20

11.8K 1.1K 46
                                    

Gistara mematut dirinya di depan cermin. Make up tipis namun terlihat segar dan elegan, sangat pas sekali dipadukan dengan kebaya berwarna nude yang merupakan seragam keluarga Erlangga di hari pernikahan Arka dan Sarah. Rambutnya hanya di sanggul sederhana dengan bagian sisi kiri di kepang cantik.

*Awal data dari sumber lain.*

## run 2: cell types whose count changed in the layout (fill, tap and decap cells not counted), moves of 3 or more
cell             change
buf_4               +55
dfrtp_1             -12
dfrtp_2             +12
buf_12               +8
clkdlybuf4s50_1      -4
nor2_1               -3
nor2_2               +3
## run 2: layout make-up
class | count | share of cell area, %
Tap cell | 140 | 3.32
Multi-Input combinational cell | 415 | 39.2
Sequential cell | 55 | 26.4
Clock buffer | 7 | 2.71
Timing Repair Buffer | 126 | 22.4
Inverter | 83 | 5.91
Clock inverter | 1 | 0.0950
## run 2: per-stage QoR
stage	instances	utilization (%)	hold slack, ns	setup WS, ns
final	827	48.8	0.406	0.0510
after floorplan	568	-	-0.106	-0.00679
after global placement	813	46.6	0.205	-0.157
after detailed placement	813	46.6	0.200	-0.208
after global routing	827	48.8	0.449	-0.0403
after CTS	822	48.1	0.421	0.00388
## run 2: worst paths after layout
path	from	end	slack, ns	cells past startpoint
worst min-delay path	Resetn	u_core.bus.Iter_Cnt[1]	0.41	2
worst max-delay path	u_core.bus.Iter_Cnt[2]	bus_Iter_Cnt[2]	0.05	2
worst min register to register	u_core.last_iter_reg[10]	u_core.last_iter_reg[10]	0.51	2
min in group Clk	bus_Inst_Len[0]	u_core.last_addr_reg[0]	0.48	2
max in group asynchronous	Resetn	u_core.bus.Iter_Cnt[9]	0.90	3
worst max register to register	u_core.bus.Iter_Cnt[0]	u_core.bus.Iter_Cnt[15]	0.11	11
### config.mk
export PLATFORM = sky130hd
export DESIGN_NAME = decoder_scan_ctrl
export DESIGN_NICKNAME = d
export VERILOG_FILES = /design/src/rtl/decoder_pkg.sv /design/src/rtl/decoder_scan_ctrl_dwell_counter.sv /design/src/rtl/decoder_scan_ctrl.sv
export SDC_FILE = /design/constraint.sdc
export NUM_CORES = 1
export LEC_CHECK = 0
export ABC_AREA = 1
export CAP_MARGIN = 20
export CORE_MARGIN = 4
export CORE_UTILIZATION = 48
export DETAILED_ROUTE_END_ITERATION = 10
export GPL_TIMING_DRIVEN = 0
export PLACE_DENSITY = 0.8
export SETUP_SLACK_MARGIN = 0.02
export SLEW_MARGIN = 10
export SYNTH_ARGS = -nofsm -noshare
export SYNTH_HDL_FRONTEND = slang
export SYNTH_HIERARCHICAL = 1
export SYNTH_SLANG_ARGS = --single-unit
### constraint.sdc
create_clock -name clk -period 1.69 [get_ports clk]
set_input_delay 0.338 -clock clk [delete_from_list [all_inputs] [get_ports clk]]
set_output_delay 0.338 -clock clk [all_outputs]
set_load 0.005 [all_outputs]
### src/rtl/decoder_pkg.sv
// decoder_pkg
//   Shared definitions for the decoder scan sequencer: FSM state encoding,
//   default widths and the last-select-code helper.
package decoder_pkg;

  localparam int DWELL_W_DEF = 8;
  localparam int SEL_W_DEF   = 3;

  typedef logic [1:0] scan_state_t;

  localparam scan_state_t ST_IDLE = 2'd0;
  localparam scan_state_t ST_RUN  = 2'd1;
  localparam scan_state_t ST_DONE = 2'd2;

  // Highest select code for a given select width.
  function automatic int sel_last(input int sel_w);
    return (1 << sel_w) - 1;
  endfunction

  localparam int SEL_LAST = sel_last(SEL_W_DEF);

endpackage

### src/rtl/decoder_scan_ctrl_dwell_counter.sv
// dwell_counter
//   Loadable down-counter that times how long each select code is held.
//   Ports:
//     clk, rst   : clock, synchronous active-high reset
//     load       : load load_val this cycle (wins over dec)
//     load_val   : value to load
//     dec        : decrement enable; the count never drops below 1
//     expire     : count == 1, i.e. last cycle of the current dwell
module dwell_counter
  import decoder_pkg::*;
#(
  parameter int DWELL_W = DWELL_W_DEF
) (
  input  logic               clk,
  input  logic               rst,
  input  logic               load,
  input  logic [DWELL_W-1:0] load_val,
  input  logic               dec,
  output logic               expire
);

  logic [DWELL_W-1:0] count;

  always_ff @(posedge clk) begin
    if (rst) begin
      count <= '0;
    end else if (load) begin
      count <= load_val;
    end else if (dec && (count > DWELL_W'(1))) begin
      count <= count - 1'b1;
    end
  end

  assign expire = (count == DWELL_W'(1));

endmodule

### src/rtl/decoder_scan_ctrl.sv
// decoder_scan_ctrl
//   Sequencer that drives a 3-to-8 decoder's En/I through codes 0..last,
//   holding each code for a latched dwell, in single-pass or continuous mode.
//   Ports:
//     clk, rst    : clock, synchronous active-high reset
//     start       : scan request, honoured only in IDLE
//     stop        : abort, honoured in every state (beats start and expiry)
//     mode        : 0 single pass, 1 continuous (latched at accepted start)
//     dwell       : cycles per code, 0 treated as 1 (latched at accepted start)
//     En, I       : registered decoder enable / select
//     busy        : high while scanning
//     step_tick   : pulse on the first cycle of each new code (not the first
//                   code of a pass)
//     done        : pulse for the single cycle after a single pass finishes
//
//   state | meaning
//   ------+-----------------------------------------------
//   IDLE  | outputs parked, waiting for start
//   RUN   | En high, stepping I every D cycles
//   DONE  | one-cycle completion pulse, then back to IDLE
module decoder_scan_ctrl
  import decoder_pkg::*;
#(
  parameter int DWELL_W = DWELL_W_DEF,
  parameter int SEL_W   = SEL_W_DEF
) (
  input  logic               clk,
  input  logic               rst,
  input  logic               start,
  input  logic               stop,
  input  logic               mode,
  input  logic [DWELL_W-1:0] dwell,
  output logic               En,
  output logic [SEL_W-1:0]   I,
  output logic               busy,
  output logic               step_tick,
  output logic               done
);

  localparam int LAST_INT = sel_last(SEL_W);
  localparam logic [SEL_W-1:0] LAST = LAST_INT[SEL_W-1:0];

  scan_state_t        state;
  logic               mode_q;
  logic [DWELL_W-1:0] dwell_q;
  logic [DWELL_W-1:0] dwell_eff;
  logic               accept;
  logic               advance;
  logic               cnt_load;
  logic [DWELL_W-1:0] cnt_load_val;
  logic               expire;

  assign dwell_eff = (dwell == '0) ? DWELL_W'(1) : dwell;
  assign accept    = (state == ST_IDLE) && start && !stop;
  // Expiry that moves on to another code (a step or a wrap) rather than ending.
  assign advance   = (state == ST_RUN) && !stop && expire && ((I != LAST) || mode_q);

  assign cnt_load     = accept || advance;
  assign cnt_load_val = accept ? dwell_eff : dwell_q;

  dwell_counter #(
    .DWELL_W (DWELL_W)
  ) u_dwell_counter (
    .clk      (clk),
    .rst      (rst),
    .load     (cnt_load),
    .load_val (cnt_load_val),
    .dec      (state == ST_RUN),
    .expire   (expire)
  );

  always_ff @(posedge clk) begin
    if (rst) begin
      state     <= ST_IDLE;
      En        <= 1'b0;
      I         <= '0;
      step_tick <= 1'b0;
      done      <= 1'b0;
      mode_q    <= 1'b0;
      dwell_q   <= '0;
    end else begin
      step_tick <= 1'b0;
      done      <= 1'b0;
      case (state)
        ST_IDLE: begin
          En <= 1'b0;
          I  <= '0;
          if (accept) begin
            state   <= ST_RUN;
            En      <= 1'b1;
            mode_q  <= mode;
            dwell_q <= dwell_eff;
          end
        end
        ST_RUN: begin
          if (stop) begin
            state <= ST_IDLE;
            En    <= 1'b0;
            I     <= '0;
          end else if (expire) begin
            if (I != LAST) begin
              I         <= I + 1'b1;
              step_tick <= 1'b1;
            end else if (mode_q) begin
              I         <= '0;
              step_tick <= 1'b1;
            end else begin
              state <= ST_DONE;
              En    <= 1'b0;
              I     <= '0;
              done  <= 1'b1;
            end
          end
        end
        ST_DONE: begin
          state <= ST_IDLE;
          En    <= 1'b0;
          I     <= '0;
        end
        default: begin
          state <= ST_IDLE;
          En    <= 1'b0;
          I     <= '0;
        end
      endcase
    end
  end

  assign busy = (state == ST_RUN);

endmodule

==> implementation parameters <==
Parameter                              Value

Timing
  Final setup violation count    0
  RSZ-0062 raised after global routing    yes
  Final worst setup slack    0.0337 ns
  Min Clock Period, post-route    1.66 ns
  Final Slew Violations    0
  Slew Limit Headroom    0.753
  Achievable Freq    604 MHz
  Worst Tran Pin Value    0.370 ns
  Period utilisation layout    0.980
  Hold violation count in the final report    0
  Clock skew after layout    0.00627 ns

Logic synthesis
  Async S/R FF share, synth    0
  Largest area contributor in the synthesized netlist    dfxtp_1
  Yosys cell types    25
  Syn Area/Cell    7.06 um^2
  Number of synthesized register bits    25
  Primary FF master, synth    dfxtp_1
  Synthesized netlist net count    215
  Yosys synthesis warning count    6
  Portion of the post-synthesis area used by sequential elements    0.358
  Fraction of synthesized cell area taken by the top area cell type    0.358
  Top cells by area in the synthesized netlist    dfxtp_1, inv_1, nand2_1, nor2_2, nor2_1
  Number of flops mapped to enable cells by yosys    0
  Total standard cell area after synthesis    0.00140 mm^2
  Cell count after synthesis    198

Finish
  Proportion of layout cells with a drive suffix above 1    0.388
  Count of fill cells added during filler insertion    214
  Area delta synth->final    38.1%
  Net total in the final layout    258
  Diodes inserted    0

GRT
  Number of global-route vias before repair    1268
  Largest net degree at the start of global routing    15
  Initial antenna violation count    0
  GRT Util Overall    0.179
  GRT overflow    0
  First-pass GRT wire length    5150 um

Detailed routing
  Count of vias placed by the detailed router    1328
  Routed wire length    3290 um
  Number of nets with antenna violations after routing    0
  Detailed Routing Iterations Pass 1    4
  Iter 0 DRT Violations    71
  Average detailed-routed wire length per instance    12.2 um
  Via count normalized by instance count    4.90
  Remaining routing DRC violations    0

Power and ir drop
  Power per cell area    764 mW/mm^2
  Static leakage    0.907 nW
  Maximum vdd drop    0.736 mV
  Overall Power    1.48 mW

Floorplan
  Starting utilization of the core area    0.503
  Standard-cell rows    19
  Die area    0.00384 mm^2
  Area of the placeable core    0.00278 mm^2
  Top-level I/O count    20
  Horizontal die dimension    62.0 um
  Chip Height    62.0 um

Clock tree
  Clock tree from TritonCTS    yes
  Clock Tree Root    clkbuf_4
  Clock latency reported for the late side of the worst-skew pair    0.33 ns
  Number of H-tree branching levels    1
  CTS Buf Count    3
  Clock sink count    25
  Clock-pin slew on the worst setup and hold paths    0.14 ns
  Buffers from clock root to sink, at most    2
  Hold Buf Count CTS    0

Setup path
  Data arrival time of the critical path    1.89 ns
  Cell breakdown of the critical path    inv_2 -> ha_4 -> nand2_4 -> nor2_4 -> inv_2 -> a21oi_2 -> nand2_2 -> nand2_4 -> buf_4 -> nor2_1 -> nand2_1 -> nand3_1 -> nand2_1 -> inv_1
  Worst path bufs/invs    4
  Worst setup SP type    flop
  CP peak stage delay    0.36 ns
  Worst EP required    1.93 ns
  CP delay by family, top    simple AND/OR/NAND/NOR gates
  Standard cell with the maximum stage delay on the critical path    dfxtp_2
  Crit path max fanout    5
  Endpoint class of the critical path    flop
  Critical Setup Path Class    flop to flop

Job
  Number of max-capacitance violations reported    0

Place
  RePlAce Congestion    0.895
  Worst setup slack before clock tree synthesis    -0.282 ns
  Quantity of I/O buffers inserted on ports    19
  Half-perimeter wire length after placement    2100 um

Min path
  Min-delay worst type    flop to flop

Outcome
  Status    finished, final reports clean
[per-layer routing]
layer  vias up  GRT usage  part of all wire
li1        698          -                 -
met4         0     0.0485             0.012
met2        35      0.324              0.51
met3         6     0.0475             0.044
met1       589      0.207              0.44
met5         -          0                 0
[cell usage in the layout (no fill, tap or decap), drive strengths merged]
cell type	count
nand2	46
inv	36
nor2	34
dfxtp	25
buf	22
clkdlybuf4s50	17
o21ai	17
a21oi	13
nand3	9
clkbuf	4
nor3	4
ha	4
clkinv	2
o21bai	2
dlymetal6s2s	1
dlygate4sd2	1
xor2	1
o22ai	1
or2	1
[layout make-up]
class | instances | area (um^2) | area share
inverter | 37 | 151 | 0.0784
tap | 31 | 38.8 | 0.0201
clock inverter | 1 | 5.00 | 0.00259
buffer | 4 | 42.5 | 0.0220
multi-input combinational | 132 | 805 | 0.416
clock buffer | 3 | 22.5 | 0.0117
timing repair buffer | 38 | 352 | 0.182
sequential | 25 | 515 | 0.267
[tightest hold or removal path: stages (launching register included)]
cell and delay (ns):
dfxtp_1 0.35, nand2_1 0.07, a21oi_1 0.05
[cells by family after synthesis]
kind of cell             share of synthesized area
flip-flops                                   0.358
AO/OA/AOI/OAI                                0.155
adder cells (fa/ha/maj)                     0.0358
AND/OR/NAND/NOR                              0.319
buffers and inverters                        0.126
XOR/XNOR                                   0.00626
[cells in the mapped netlist (2+ instances only)]
cell type / count
buf_2: 2
nor3_1: 2
o21ai_1: 3
nor2_1: 21
a21oi_1: 12
buf_6: 2
o21ai_0: 6
nor3_2: 2
nor2_2: 13
ha_1: 4
nand3_1: 9
inv_1: 35
nand2_2: 10
nand2_1: 35
dfxtp_1: 25
o21ai_2: 8
[final timing paths]
kind	from	end	slack [ns]	cells after the start
setup / recovery	u_dwell_counter/count[1]$_SDFFE_PP0P_	u_dwell_counter/count[7]$_SDFFE_PP0P_	0.03	14
hold reg to reg	I[1]$_SDFFE_PP0P_	I[1]$_SDFFE_PP0P_	0.50	2
setup reg to reg	u_dwell_counter/count[1]$_SDFFE_PP0P_	u_dwell_counter/count[7]$_SDFFE_PP0P_	0.03	14
hold / removal	I[1]$_SDFFE_PP0P_	I[1]$_SDFFE_PP0P_	0.50	2
[what timing repair did]
| item | 4_1_cts | 5_1_grt |
|---|---|---|
| buffers inserted | 11 | 8 |
| setup endpoints to repair | 9 | 9 |
| pin swaps | 3 | 10 |
| endpoints found under the hold margin | 0 | 0 |
| cloned | 0 | 1 |
| resized for setup | 16 | 18 |
[state kept, by name (all words and copies together), names as in the netlist]
name and flops:
dwell_q 8, state 2, step_tick 1, mode_q 1
En 1, I 3, u_dwell_counter/count 8, done 1
[per-stage QoR]
stage	setup TNS, ns	std cells	hold slack, ns	util	instance area, um^2
final	0	271	0.496	0.695	1930
after global routing	-0.186	271	0.531	0.695	1930
after CTS	0	263	0.498	0.647	1800
after detailed placement	-1.72	248	0.473	0.593	1650
after global placement	-1.64	248	0.472	0.593	1650
after floorplan	0	198	0.400	-	1420
[power breakdown]
| group | internal, mW | switching [mW] | total (mW) |
|---|---|---|---|
| Sequential | 0.633 | 0.0397 | 0.673 |
| Clock | 0.0888 | 0.187 | 0.276 |
| Combinational | 0.237 | 0.289 | 0.526 |
(Power assumes the default switching activity.)
==> RTL edit 1 (same settings) <==
The package constant `SEL_W_DEF` goes from 3 to 5.
--- a/src/rtl/decoder_pkg.sv
+++ b/src/rtl/decoder_pkg.sv
@@ -5,5 +5,5 @@
 
   localparam int DWELL_W_DEF = 8;
-  localparam int SEL_W_DEF   = 3;
+  localparam int SEL_W_DEF   = 5;
 
   typedef logic [1:0] scan_state_t;
Interface: changed (resized I); port bits go from 20 to 22. The function was not compared with the original's and may differ.
==> RTL edit 1 against the unedited design <==
The flow now finishes with violations (setup timing). Power rose by 1.6%. Sequential cell count rose by 2. Core utilization fell by 2.1 points. Routed wire length shrank 4.2%. Setup slack got worse by 0.11 ns. Synthesized cell count is 9.1% higher. Global-route usage down 1.4 points. Area after synthesis up 9.0%. Cell area grew 6.4%. Via count grew 5.9%.
==> RTL edit 1: results (changes against the unedited design) <==
[sta]
worstMarginPinSlew_ns = 0.302  ; -0.0675 ns
clock_skew_ns = 0.00221  ; -0.00406 ns
setup_violations = 3  ; +3
worst_slack_ns = -0.0743  ; -0.108 ns

[cts]
cts_root_buffer = clkbuf_4
htree_levels = 1  ; unchanged
numCtsBuffers = 3  ; unchanged
max-clock-path-buffers = 2  ; unchanged
clk_latency_ns = 0.33  ; about the same

[drt]
drt_iter0_drc = 82  ; +15%
drt-pass1-iter-count = 4  ; unchanged
dr_total_vias = 1407  ; +5.9%
drt_wl_total_um = 3160  ; -4.2%

[critical_path]
path_max_fanout = 6  ; +1
r2r_cells = 12  ; -2
max_stage_delay_ns = 0.38  ; +0.02 ns
crit_family = simple AND/OR/NAND/NOR gates
cp.arrival_ns = 2.03  ; +0.14 ns
cp_slowest_cell = dfxtp_4

[placement]
placed_cell_area_sq_um = 1840  ; +12%
dp.final_hpwl_um = 2270  ; +8.4%
place_congestion = 0.887  ; -0.90%
post-place-ws_ns = -0.350  ; -0.0672 ns
portBuffers = 21  ; +2

[global_route]
grt_pass1_wl_um = 5430  ; +5.4%
track_usage_pct = 16.5  ; -1.4 points
grt_pass1_vias = 1286  ; +1.4%
grt_max_degree = 16  ; +1

[run_status]
status = finished, violations left
violations = setup timing

[finish]
nets = 271  ; +5.0%
reg_top3 = dwell_q (8), u_dwell_counter/count (8), I (5)
drive_gt1_share_pct = 34.1  ; -4.6 points

[power_and_ir_drop]
p_int_w = 0.000977  ; +1.9%
p_comb_share_pct = 33.1  ; -2.5 points
power.leakage_nw = 0.925  ; +2.0%
ir_drop_mv = 0.350  ; -52%

[synth]
async_flop_share_pct = 0  ; unchanged
seq_area_frac_synth_pct = 35.4  ; -0.34 points
ys.flop_type = dfxtp_1
synth_area_leaders = dfxtp_1 (35%), nand2_1 (9.4%), inv_1 (9.1%)
syn-num-nets = 234  ; +8.8%
yosys_warnings = 6  ; unchanged
ys_types = 27  ; +8.0%
synth_commonest_cells = nand2_1 (38), inv_1 (37), dfxtp_1 (27)

[hold_path]
holdPathStages = 2  ; unchanged
hp-class = flop to flop

## RTL edit 1: changes by cell type after synthesis, moves of 2 or more
cell     delta
nor2_2      -2
nand2_1     +3
nor2_1      +2
inv_1       +2
dfxtp_1     +2
o21ai_0     +2
## RTL edit 1: through the flow
stage / TNS [ns] / cells / hold WS, ns / total power (W)
global placement: -2.32 / 281 / 0.471 / 0.00115
CTS: -0.0210 / 293 / 0.510 / 0.00147
global route: -0.654 / 296 / 0.529 / 0.00161
finish: -0.135 / 296 / 0.498 / 0.00150
detailed placement: -2.45 / 281 / 0.472 / 0.00115
floorplan: 0 / 216 / 0.400 / 0.00105
## RTL edit 1: cell type report
cell class,instances,area [sq um]
inverter,40,158
clock inverter,1,5.00
clock buffer,3,22.5
sequential,27,557
multi-input combinational,144,908
timing repair buffer,32,304
buffer,5,46.3
tap,44,55.1
fill,260,997
## RTL edit 1: worst reg2reg max path, cell delays in order, from the launching register on
cell,delay (ns)
dfxtp_4,0.38
ha_4,0.13
nand2_2,0.06
nor2_2,0.14
ha_2,0.20
nand2_2,0.07
nand2_4,0.08
o21ai_4,0.07
inv_4,0.10
buf_6,0.13
nand2_1,0.05
o21bai_4,0.17
a21oi_2,0.13
## RTL edit 1: timing repair
item / CTS / global route
pin swaps: 4 / 10
buffers inserted: 7 / 3
gates cloned: 1 / 0
endpoints found under the setup margin: 9 / 11
gates resized for setup: 19 / 15
## RTL edit 1: cells by family (layout without fill, tap and decap cells)
group	after synthesis	in the layout	share of synthesized area (%)
AO/OA/AOI/OAI	36	36	15.2
AND/OR/NAND/NOR	101	101	31.5
flip-flops	27	27	35.4
adder cells (fa/ha/maj)	5	5	4.10
XOR/XNOR	2	2	1.15
buffers and inverters	45	81	12.6
## RTL edit 1: worst paths after layout
| path | start | end | slack [ns] |
|---|---|---|---|
| min | En | En | 0.50 |
| min reg2reg | En | En | 0.50 |
| max reg2reg | I[1] | u_dwell_counter/count[6] | -0.07 |
| max | I[1] | u_dwell_counter/count[6] | -0.07 |
## RTL edit 1: routing by layer
| metal | GRT usage, % | share of wire, % |
|---|---|---|
| met4 | 8.71 | 2.4 |
| met3 | 2.81 | 2.6 |
| met2 | 27.4 | 48 |
| met5 | 0 | 0 |
| met1 | 20.2 | 47 |
## RTL edit 1: power groups by stage
stage,registers (W),clock network (W),logic [W]
floorplan,0.000716,0,0.000336
global placement,0.000722,0,0.000425
detailed placement,0.000724,0,0.000430
CTS,0.000714,0.000297,0.000460
global route,0.000725,0.000318,0.000563
finish,0.000719,0.000284,0.000496
==> RTL edit 2 (same settings) <==
Made on the original files. Reset style: asynchronous (`rst`), changed in 2 clocked blocks. Comments in the files are not updated.
--- a/src/rtl/decoder_scan_ctrl_dwell_counter.sv
+++ b/src/rtl/decoder_scan_ctrl_dwell_counter.sv
@@ -22,5 +22,5 @@
   logic [DWELL_W-1:0] count;
 
-  always_ff @(posedge clk) begin
+  always_ff @(posedge clk or posedge rst) begin
     if (rst) begin
       count <= '0;
--- a/src/rtl/decoder_scan_ctrl.sv
+++ b/src/rtl/decoder_scan_ctrl.sv
@@ -70,5 +70,5 @@
   );
 
-  always_ff @(posedge clk) begin
+  always_ff @(posedge clk or posedge rst) begin
     if (rst) begin
       state     <= ST_IDLE;
Function: differs if rst is asserted again (counterexample within 4 cycles, from zero or initial values and one cycle with rst high); with rst held inactive, the same outputs for 10 cycles.
==> RTL edit 2 against the unedited design <==
Sequential cell count did not move. Die area rose by 4.2%. Setup slack worse by 0.029 ns. Final cell count decreased by 5.9%. Cell area is 0.32% higher. First-iteration DRC count is 20% lower. Non-clock buffer count decreased by 3. Largest cell class unchanged. Hold slack lost 0.23 ns. Critical path depth is 6 lower. Routed wire length up 10%. Area after synthesis up 4.8%. Highest routed layer unchanged.
Power is not compared: it rests on default switching activity, and its combinational part moved more than twofold at a synthesized area within 25%.
==> RTL edit 2: results (changes against the unedited design) <==
[critical_path]
cp.arrival_ns = 1.91  ; +0.02 ns
r2r_slack_ns = 0.004  ; -0.03 ns
path_max_fanout = 8  ; +3
worstSetupStartpointType = flop
r2r_start = I[1]

[run_status]
status = finished, final reports clean

[finish]
finalNonFillerCells = 255  ; -5.9%
nets = 242  ; -6.2%
reg_top3 = dwell_q (8), u_dwell_counter/count (8), I (3)
fillers = 226  ; +5.6%
diodes = 0  ; unchanged
drive_gt1_share_pct = 28.6  ; -10 points

[synth]
synth_commonest_cells = nand2_1 (54), dfrtp_1 (25), nor2_1 (23)
syn-num-nets = 200  ; -7.0%
yosys_warnings = 6  ; unchanged
ys_types = 24  ; -4.0%
seq_area_frac_synth_pct = 42.7  ; +6.9 points
async_flop_share_pct = 100  ; +100 points
synth_area_leaders = dfrtp_1 (43%), nand2_1 (14%), nand3_1 (7.5%)
synth_compound_area_share_pct = 7.25  ; -8.2 points
synth_fa_ha_area_share_pct = 3.41  ; -0.16 points
synthCells = 183  ; -7.6%
muxShareOfSynthArea_pct = 0.683  ; +0.68 points
synth-xor-area-share_pct = 1.19  ; +0.57 points
ys.flop_type = dfrtp_1

[cts]
cts_root_buffer = clkbuf_4
numCtsBuffers = 3  ; unchanged
cts.clk_slew.worst_paths_ns = 0.14  ; about the same
htree_levels = 1  ; unchanged
clk_latency_ns = 0.33  ; about the same
max-clock-path-buffers = 2  ; unchanged

[placement]
placedCellCount = 233  ; -6.0%
dp.final_hpwl_um = 2350  ; +12%
portBuffers = 19  ; unchanged
place_congestion = 0.884  ; -1.3%

[drt]
dr_wl_met2_um = 1980  ; +18%
routed.top_layer = met4
drt_iter0_drc = 57  ; -20%
met3_length_um = 183  ; +26%
drt-pass1-iter-count = 4  ; unchanged
drt_wl_total_um = 3630  ; +10%
wl_met1_um = 1430  ; -0.76%
dr_total_vias = 1374  ; +3.5%

[global_route]
grt_pass1_vias = 1324  ; +4.4%
grt_max_degree = 18  ; +3
antenna_found_initial = 0  ; unchanged
track_usage_pct = 17.2  ; -0.75 points
grt_pass1_wl_um = 5580  ; +8.3%

[power_and_ir_drop]
power.leakage_nw = 0.983
ir_drop_mv = 1.03
p_int_w = 0.00135

[sta]
hold_viol = 0  ; unchanged
clock_skew_ns = 0.00609  ; -0.000179 ns
worstMarginPinSlew_ns = 0.696  ; +0.326 ns
setup_violations = 0  ; unchanged

[hold_path]
hp-class = input pin to async pin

Gistara cukup puas dengan hasil tangan-tangan cantik Make Up Artist. Meski make up sederhana, namun terlihat sekali dia tampak lebih segar dan cantik.

"Memang dasarnya Mbak sudah cantik, jadi di make up seperti apapun tetap cantik." Puji MUA yang merias Gistara.

Gistara tersenyum, "Ini juga karena tangan Mbak yang udah buat saya cantik."

Pernikahan Arka dan Sarah di adakan di hotel tempatnya melangsungkan pernikahan beberapa waktu yang lalu. Satu hari sebelum acara, semua keluarga sudah menginap di hotel sekaligus untuk memantau persiapan acaranya. Hingga tiba hari acara, mereka bisa bersiap langsung dan di bantu oleh beberapa MUA.

"Sudah?" Raka menjemput Gistara setelah istrinya itu selesai merias diri. "Acara sebentar lagi mulai."

"Iya, ini udah selesai." Gistara buru-buru menghampiri Raka yang berada di depan pintu. "Makasih, ya, Mbak."

"Ayo." Raka mengambil tangan Gistara untuk dia lingkarkan di lengannya.

"Yang lain udah selesai semua?" Tanya Gistara.

"Pengantin perempuan belum, tapi akad sebentar lagi di mulai."

Mereka berjalan beriringan menuju ballroom hotel tempat acara akad berlangsung.

"Kamu cantik." Raka tidak tahan untuk tidak mengeluarkan pujiannya.

"Biasa aja." Elak Gistara. "Lebih cantikan Mbak Selina nggak sih, Mas? Dia cantik banget, mana kalem lagi, udah gitu anggun. Hampir nggak ada kurangnya. Aku aja yang perempuan suka lihatnya."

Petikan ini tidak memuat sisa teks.